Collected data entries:
####
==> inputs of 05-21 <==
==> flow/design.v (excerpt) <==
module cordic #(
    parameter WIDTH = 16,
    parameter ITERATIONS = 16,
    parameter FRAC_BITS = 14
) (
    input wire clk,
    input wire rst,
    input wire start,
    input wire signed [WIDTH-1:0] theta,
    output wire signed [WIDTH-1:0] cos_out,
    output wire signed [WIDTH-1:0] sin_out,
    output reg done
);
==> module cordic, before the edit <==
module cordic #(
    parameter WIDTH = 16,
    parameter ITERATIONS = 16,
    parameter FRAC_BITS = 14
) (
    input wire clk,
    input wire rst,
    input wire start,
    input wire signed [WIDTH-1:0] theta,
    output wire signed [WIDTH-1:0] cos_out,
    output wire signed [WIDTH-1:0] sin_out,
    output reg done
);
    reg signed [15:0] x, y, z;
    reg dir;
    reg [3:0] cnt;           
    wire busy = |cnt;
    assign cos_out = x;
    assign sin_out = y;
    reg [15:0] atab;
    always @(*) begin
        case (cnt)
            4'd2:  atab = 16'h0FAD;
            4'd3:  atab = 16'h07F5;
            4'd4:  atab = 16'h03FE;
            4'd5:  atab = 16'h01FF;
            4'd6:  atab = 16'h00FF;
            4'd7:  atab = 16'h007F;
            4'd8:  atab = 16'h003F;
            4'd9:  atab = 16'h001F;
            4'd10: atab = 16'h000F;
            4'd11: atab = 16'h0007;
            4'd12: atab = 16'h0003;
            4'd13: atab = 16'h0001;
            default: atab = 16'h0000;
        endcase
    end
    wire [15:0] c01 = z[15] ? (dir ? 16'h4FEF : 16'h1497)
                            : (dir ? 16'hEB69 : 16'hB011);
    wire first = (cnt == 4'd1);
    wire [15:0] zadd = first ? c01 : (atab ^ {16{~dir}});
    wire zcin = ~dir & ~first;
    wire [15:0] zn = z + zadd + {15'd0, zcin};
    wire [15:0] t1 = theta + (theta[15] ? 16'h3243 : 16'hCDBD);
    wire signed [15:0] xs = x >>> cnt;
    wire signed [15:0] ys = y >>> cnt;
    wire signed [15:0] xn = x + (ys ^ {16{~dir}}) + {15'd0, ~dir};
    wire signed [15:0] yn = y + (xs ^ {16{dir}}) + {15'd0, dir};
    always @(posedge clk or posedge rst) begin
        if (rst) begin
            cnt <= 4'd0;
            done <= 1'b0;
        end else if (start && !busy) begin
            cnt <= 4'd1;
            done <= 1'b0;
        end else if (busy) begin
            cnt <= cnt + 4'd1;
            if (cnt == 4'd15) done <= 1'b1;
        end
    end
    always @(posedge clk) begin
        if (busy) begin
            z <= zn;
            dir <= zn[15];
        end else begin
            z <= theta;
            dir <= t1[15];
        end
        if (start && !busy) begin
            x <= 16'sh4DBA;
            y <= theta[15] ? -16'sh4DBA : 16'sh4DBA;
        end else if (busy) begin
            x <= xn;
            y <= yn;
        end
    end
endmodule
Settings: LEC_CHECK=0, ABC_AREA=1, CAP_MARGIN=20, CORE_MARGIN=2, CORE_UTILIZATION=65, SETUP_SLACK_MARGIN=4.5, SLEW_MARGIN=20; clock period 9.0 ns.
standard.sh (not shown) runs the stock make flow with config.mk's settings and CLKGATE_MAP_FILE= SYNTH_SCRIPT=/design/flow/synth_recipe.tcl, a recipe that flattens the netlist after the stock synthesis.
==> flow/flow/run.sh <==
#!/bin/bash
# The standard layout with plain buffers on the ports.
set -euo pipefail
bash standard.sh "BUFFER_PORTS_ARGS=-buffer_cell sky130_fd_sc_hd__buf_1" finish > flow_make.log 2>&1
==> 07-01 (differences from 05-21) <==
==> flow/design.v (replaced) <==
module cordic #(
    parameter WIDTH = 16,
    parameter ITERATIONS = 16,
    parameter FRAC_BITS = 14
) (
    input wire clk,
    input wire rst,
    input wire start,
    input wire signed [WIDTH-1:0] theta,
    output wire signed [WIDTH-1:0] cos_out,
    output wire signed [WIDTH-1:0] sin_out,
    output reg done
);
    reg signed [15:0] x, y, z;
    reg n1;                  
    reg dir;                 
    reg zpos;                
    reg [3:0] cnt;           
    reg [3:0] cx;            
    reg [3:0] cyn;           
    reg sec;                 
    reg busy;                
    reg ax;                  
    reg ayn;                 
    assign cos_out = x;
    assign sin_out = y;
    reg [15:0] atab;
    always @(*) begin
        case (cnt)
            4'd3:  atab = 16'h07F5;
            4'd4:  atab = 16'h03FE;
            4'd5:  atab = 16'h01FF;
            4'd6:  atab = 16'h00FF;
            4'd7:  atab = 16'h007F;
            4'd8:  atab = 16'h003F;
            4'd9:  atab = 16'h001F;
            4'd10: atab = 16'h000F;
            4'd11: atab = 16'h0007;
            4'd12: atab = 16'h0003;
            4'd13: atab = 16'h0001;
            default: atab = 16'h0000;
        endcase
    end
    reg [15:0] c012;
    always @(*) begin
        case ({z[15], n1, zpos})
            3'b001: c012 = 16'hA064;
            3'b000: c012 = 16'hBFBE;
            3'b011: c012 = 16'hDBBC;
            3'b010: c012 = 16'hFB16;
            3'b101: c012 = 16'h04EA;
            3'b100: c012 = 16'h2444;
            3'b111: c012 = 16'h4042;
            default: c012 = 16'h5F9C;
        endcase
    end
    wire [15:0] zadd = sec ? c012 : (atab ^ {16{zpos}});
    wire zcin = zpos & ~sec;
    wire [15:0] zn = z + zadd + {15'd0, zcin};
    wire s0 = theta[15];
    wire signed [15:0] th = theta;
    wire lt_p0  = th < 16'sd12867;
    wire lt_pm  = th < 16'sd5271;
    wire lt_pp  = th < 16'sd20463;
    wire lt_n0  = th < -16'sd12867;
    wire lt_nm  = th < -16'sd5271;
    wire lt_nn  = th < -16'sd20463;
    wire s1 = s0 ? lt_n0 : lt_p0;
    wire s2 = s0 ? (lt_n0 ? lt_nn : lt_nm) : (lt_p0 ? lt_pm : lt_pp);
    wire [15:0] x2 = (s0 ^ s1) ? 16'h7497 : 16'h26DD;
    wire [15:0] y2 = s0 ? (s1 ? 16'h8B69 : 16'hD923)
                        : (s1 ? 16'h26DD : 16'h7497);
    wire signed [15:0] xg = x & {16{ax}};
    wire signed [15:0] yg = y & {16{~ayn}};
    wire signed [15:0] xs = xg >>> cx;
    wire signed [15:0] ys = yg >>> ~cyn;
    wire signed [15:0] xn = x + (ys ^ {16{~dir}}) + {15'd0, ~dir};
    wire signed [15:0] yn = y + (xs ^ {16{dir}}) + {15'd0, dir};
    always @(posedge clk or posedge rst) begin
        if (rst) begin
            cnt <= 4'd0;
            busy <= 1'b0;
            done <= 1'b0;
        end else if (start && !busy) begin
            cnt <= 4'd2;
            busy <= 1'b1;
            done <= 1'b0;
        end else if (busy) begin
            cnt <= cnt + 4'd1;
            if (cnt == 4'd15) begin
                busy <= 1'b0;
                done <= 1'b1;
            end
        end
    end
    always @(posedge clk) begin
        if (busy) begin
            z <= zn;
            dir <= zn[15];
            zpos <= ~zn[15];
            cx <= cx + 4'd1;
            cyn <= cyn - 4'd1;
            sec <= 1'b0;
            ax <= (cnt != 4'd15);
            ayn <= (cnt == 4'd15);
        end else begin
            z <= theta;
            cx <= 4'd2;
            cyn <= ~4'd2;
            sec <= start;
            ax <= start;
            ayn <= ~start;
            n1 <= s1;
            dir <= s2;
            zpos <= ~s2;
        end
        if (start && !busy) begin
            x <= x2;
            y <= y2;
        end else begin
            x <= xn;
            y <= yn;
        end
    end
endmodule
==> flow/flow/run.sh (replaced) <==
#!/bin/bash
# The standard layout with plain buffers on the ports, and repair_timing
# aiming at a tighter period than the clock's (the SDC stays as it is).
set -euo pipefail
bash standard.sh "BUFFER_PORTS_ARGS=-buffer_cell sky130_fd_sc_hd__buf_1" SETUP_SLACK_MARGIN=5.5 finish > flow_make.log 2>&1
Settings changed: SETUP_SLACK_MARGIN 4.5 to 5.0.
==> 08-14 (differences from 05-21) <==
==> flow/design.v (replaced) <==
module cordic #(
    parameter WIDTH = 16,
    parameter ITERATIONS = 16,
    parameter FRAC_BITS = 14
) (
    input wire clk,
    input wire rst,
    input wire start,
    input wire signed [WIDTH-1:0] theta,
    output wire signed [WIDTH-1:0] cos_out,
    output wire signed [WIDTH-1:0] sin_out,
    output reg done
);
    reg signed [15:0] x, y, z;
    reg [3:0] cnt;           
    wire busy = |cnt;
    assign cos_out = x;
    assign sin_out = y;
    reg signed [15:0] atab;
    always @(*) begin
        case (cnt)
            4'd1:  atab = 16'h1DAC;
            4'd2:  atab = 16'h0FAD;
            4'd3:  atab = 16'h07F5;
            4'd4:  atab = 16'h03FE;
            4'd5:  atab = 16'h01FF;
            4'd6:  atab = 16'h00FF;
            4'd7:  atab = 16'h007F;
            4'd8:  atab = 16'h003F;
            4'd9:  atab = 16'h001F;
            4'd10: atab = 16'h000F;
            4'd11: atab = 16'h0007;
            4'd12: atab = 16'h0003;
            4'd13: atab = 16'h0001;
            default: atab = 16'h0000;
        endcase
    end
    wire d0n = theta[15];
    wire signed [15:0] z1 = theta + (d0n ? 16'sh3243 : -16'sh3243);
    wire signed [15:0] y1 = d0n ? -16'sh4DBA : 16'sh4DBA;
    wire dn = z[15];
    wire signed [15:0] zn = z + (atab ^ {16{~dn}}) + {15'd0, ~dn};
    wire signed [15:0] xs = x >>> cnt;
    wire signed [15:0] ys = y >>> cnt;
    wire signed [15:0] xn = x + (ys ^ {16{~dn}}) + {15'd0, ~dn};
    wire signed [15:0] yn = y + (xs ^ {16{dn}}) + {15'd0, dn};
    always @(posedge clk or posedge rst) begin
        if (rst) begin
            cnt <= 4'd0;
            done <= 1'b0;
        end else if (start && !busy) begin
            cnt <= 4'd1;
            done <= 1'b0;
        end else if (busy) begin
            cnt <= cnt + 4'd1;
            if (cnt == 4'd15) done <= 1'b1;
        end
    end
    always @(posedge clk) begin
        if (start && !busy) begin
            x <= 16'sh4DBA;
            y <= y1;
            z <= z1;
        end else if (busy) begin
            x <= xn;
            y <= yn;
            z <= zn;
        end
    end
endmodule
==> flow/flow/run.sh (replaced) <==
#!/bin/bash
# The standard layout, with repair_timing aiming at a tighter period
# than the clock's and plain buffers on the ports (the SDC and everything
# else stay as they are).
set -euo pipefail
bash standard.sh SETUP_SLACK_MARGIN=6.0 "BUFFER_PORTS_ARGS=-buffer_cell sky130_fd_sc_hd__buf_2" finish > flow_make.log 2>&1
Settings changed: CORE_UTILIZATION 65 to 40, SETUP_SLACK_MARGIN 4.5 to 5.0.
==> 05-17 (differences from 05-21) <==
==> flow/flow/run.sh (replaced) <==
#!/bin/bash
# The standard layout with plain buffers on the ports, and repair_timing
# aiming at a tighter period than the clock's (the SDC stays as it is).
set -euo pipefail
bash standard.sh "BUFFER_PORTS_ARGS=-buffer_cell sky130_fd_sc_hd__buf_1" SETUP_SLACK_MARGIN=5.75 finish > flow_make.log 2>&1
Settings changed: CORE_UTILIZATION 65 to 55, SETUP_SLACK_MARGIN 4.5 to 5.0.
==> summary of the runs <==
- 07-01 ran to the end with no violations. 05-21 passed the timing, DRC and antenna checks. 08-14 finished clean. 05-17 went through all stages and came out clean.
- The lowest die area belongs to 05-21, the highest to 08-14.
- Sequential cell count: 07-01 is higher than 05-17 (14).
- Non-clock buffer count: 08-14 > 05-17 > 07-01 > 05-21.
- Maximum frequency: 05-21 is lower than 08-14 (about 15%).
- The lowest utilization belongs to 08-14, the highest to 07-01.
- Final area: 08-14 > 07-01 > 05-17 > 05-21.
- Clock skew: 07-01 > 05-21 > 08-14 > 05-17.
####
EXERCISE AIM: If a line in the records contains the word "zpos", copy it.

WRITTEN ANSWER:
    reg zpos;                
        case ({z[15], n1, zpos})
    wire [15:0] zadd = sec ? c012 : (atab ^ {16{zpos}});
    wire zcin = zpos & ~sec;
            zpos <= ~zn[15];
            zpos <= ~s2;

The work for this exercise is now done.